One of the first XLN projects challenged students at the Tel Aviv CTS to self-manufacture inexpensive helpful devices for people with special needs, using things like rubber bands and plastic. Milbat, an Israeli non-profit that facilitates integration of disabled and elderly people through adaptive technology, acted as consultant for the competition.
Five finalists will be judged on August 29: Industrial design student Gilad Agam’s plastic earpiece that routes sound from a phone directly to the inner ear; a rigid wrist grip for walkers by occupational therapists Orit Nahmani Asher and Yuval Naveh; a casting kit for custom-designing tableware for people with restricted hand mobility, by engineer Moshe Borocin; teenager Aya Efron’s customizable eyeglass frames for children; and an ergonomic computer-mouse add-on by industrial design student Eran Zrihan.
Production by the masses
The possibilities for self-manufacturing are infinite. All that is needed is access to the knowhow and materials.

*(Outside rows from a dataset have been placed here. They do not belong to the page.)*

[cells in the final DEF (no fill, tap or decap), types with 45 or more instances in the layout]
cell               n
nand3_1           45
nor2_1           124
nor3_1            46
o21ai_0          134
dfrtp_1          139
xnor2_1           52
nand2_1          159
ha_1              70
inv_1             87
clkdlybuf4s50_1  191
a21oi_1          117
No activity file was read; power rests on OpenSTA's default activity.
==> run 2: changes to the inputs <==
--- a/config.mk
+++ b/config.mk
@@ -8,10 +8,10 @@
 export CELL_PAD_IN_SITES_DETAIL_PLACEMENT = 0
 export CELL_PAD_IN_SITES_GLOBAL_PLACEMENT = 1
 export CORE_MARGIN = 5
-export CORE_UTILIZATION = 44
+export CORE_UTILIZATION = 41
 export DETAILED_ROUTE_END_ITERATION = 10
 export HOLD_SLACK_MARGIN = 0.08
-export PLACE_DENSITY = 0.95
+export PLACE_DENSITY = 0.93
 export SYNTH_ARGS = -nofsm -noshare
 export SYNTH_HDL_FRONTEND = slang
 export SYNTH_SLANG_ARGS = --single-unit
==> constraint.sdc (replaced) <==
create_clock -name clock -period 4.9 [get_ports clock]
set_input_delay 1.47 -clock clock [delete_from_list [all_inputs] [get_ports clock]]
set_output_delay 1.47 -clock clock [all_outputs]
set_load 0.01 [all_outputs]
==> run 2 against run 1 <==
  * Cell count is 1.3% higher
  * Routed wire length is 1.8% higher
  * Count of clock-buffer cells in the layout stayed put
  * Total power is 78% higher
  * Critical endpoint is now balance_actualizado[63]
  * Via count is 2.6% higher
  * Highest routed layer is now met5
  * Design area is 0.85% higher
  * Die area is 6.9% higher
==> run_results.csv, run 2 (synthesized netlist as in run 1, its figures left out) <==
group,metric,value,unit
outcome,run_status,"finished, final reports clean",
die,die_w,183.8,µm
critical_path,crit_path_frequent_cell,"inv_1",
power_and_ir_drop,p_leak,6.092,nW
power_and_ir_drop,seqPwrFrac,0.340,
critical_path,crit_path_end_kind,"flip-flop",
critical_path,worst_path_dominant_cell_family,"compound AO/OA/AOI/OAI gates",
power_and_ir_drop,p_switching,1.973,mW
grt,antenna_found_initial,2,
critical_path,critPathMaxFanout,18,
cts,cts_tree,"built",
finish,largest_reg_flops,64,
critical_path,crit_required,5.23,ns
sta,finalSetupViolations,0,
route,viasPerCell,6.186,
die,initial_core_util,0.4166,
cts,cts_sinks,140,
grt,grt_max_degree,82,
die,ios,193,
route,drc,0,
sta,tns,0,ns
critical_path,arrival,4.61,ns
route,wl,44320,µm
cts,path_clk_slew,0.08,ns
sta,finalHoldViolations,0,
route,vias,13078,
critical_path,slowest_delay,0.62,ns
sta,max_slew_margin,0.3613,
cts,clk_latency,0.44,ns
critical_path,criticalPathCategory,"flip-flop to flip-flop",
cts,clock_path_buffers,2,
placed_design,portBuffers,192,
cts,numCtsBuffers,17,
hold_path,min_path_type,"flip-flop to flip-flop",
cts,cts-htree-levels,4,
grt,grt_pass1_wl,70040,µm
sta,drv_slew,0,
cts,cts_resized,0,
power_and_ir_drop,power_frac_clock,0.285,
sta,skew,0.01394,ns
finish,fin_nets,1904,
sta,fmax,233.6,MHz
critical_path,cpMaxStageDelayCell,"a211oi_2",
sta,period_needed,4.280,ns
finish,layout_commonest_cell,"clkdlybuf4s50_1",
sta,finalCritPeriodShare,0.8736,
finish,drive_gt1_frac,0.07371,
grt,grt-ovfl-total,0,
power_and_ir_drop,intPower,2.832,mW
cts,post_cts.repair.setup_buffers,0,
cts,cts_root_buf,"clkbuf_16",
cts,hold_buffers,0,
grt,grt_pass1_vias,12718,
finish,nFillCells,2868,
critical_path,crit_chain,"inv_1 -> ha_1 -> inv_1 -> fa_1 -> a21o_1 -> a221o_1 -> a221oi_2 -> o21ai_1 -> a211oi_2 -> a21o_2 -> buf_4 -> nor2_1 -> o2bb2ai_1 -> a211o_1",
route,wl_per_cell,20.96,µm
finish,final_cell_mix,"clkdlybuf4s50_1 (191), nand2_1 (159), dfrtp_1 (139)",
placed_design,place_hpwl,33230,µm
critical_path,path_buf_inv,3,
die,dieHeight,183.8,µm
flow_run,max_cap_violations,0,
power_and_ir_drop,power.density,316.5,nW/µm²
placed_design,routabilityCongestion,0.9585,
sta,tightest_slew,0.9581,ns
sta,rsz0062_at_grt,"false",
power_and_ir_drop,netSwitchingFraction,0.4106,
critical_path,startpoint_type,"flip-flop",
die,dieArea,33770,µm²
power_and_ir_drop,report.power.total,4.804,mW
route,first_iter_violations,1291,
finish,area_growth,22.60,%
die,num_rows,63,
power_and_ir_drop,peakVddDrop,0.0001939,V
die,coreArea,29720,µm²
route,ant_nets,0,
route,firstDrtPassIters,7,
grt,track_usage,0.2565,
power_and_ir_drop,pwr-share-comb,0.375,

“Barriers between producers and consumers are being broken,” says Keidar. “For the last 200 years, production was being done somewhere else and now we can do it ourselves. This is a huge economic revolution from mass production to production by the masses.”
Hardware for this field is available as never before, especially after the 2012 merger of US-based Stratasys and Israel-based Objet, two global leaders in commercial 3D printing, which then acquired desktop 3D printing company MakerBot in June 2013.
The Israeli startup Something3D is working to democratize the trend by offering an inexpensive 3D printer for home use, plus step-by-step directions for making items suggested by its community of users.
However, says Keidar: “XLN is not about making a printer but making sure we’re at the forefront of the self-manufacturing revolution. We are opening physical spaces that can serve as a place to educate the Israeli public and develop the kind of leadership that evolves to startups and companies.”
The Tel Aviv CTS, launched in June and offering two classes per week, houses a happy jumble of extruders, laser cutters, CNC routers, PCB carving tools and homemade 3D printers. Machines made of open-source components are better understood by those using them, Keidar points out. “They can change or enhance the equipment according to need.”
A global meeting point for problem solving
The XLN Initiative has opened a new CTS in Haifa, and similar labs are planned at Bat Yam’s Design Terminal and in Kiryat Shmona, Shlomi, Jerusalem, Eilat and Safed (Tzfat). The goal is to have about 40 local and regional centers across Israel, prioritizing poorer periphery areas.
“Each space is pretty much independent and will bring its unique added value, but they are all interconnected,” says Keidar. “Crossover is so important to us because it’s a meeting point to share ideas and create peoplehood.”
Someone in Jerusalem or Eilat will thus be able to collaborate on a project with someone in Kiryat Shmona or Shlomi. Reut’s long-range vision is to expand the project to Jewish communities outside Israel as well.
“The language of technology is universal,” says Keidar. “It can narrow gaps between Jews in Israel and overseas, and provide a meeting point between communities of need and communities of knowledge. Together, they can come up with innovations when someone has a specific need but doesn’t know how to solve it.”
Partnerships with municipalities, corporations and funders — such as the UJA Federation of Greater Toronto, which is sponsoring two CTS labs — keep the operating budget within reach. Eventually, the program is meant to be self-sustaining by introducing fees and revenue-generating labs.
Keidar calls the XLN Initiative “an energy boost for societal innovation. Israelis are so creative, they will take the idea and run.”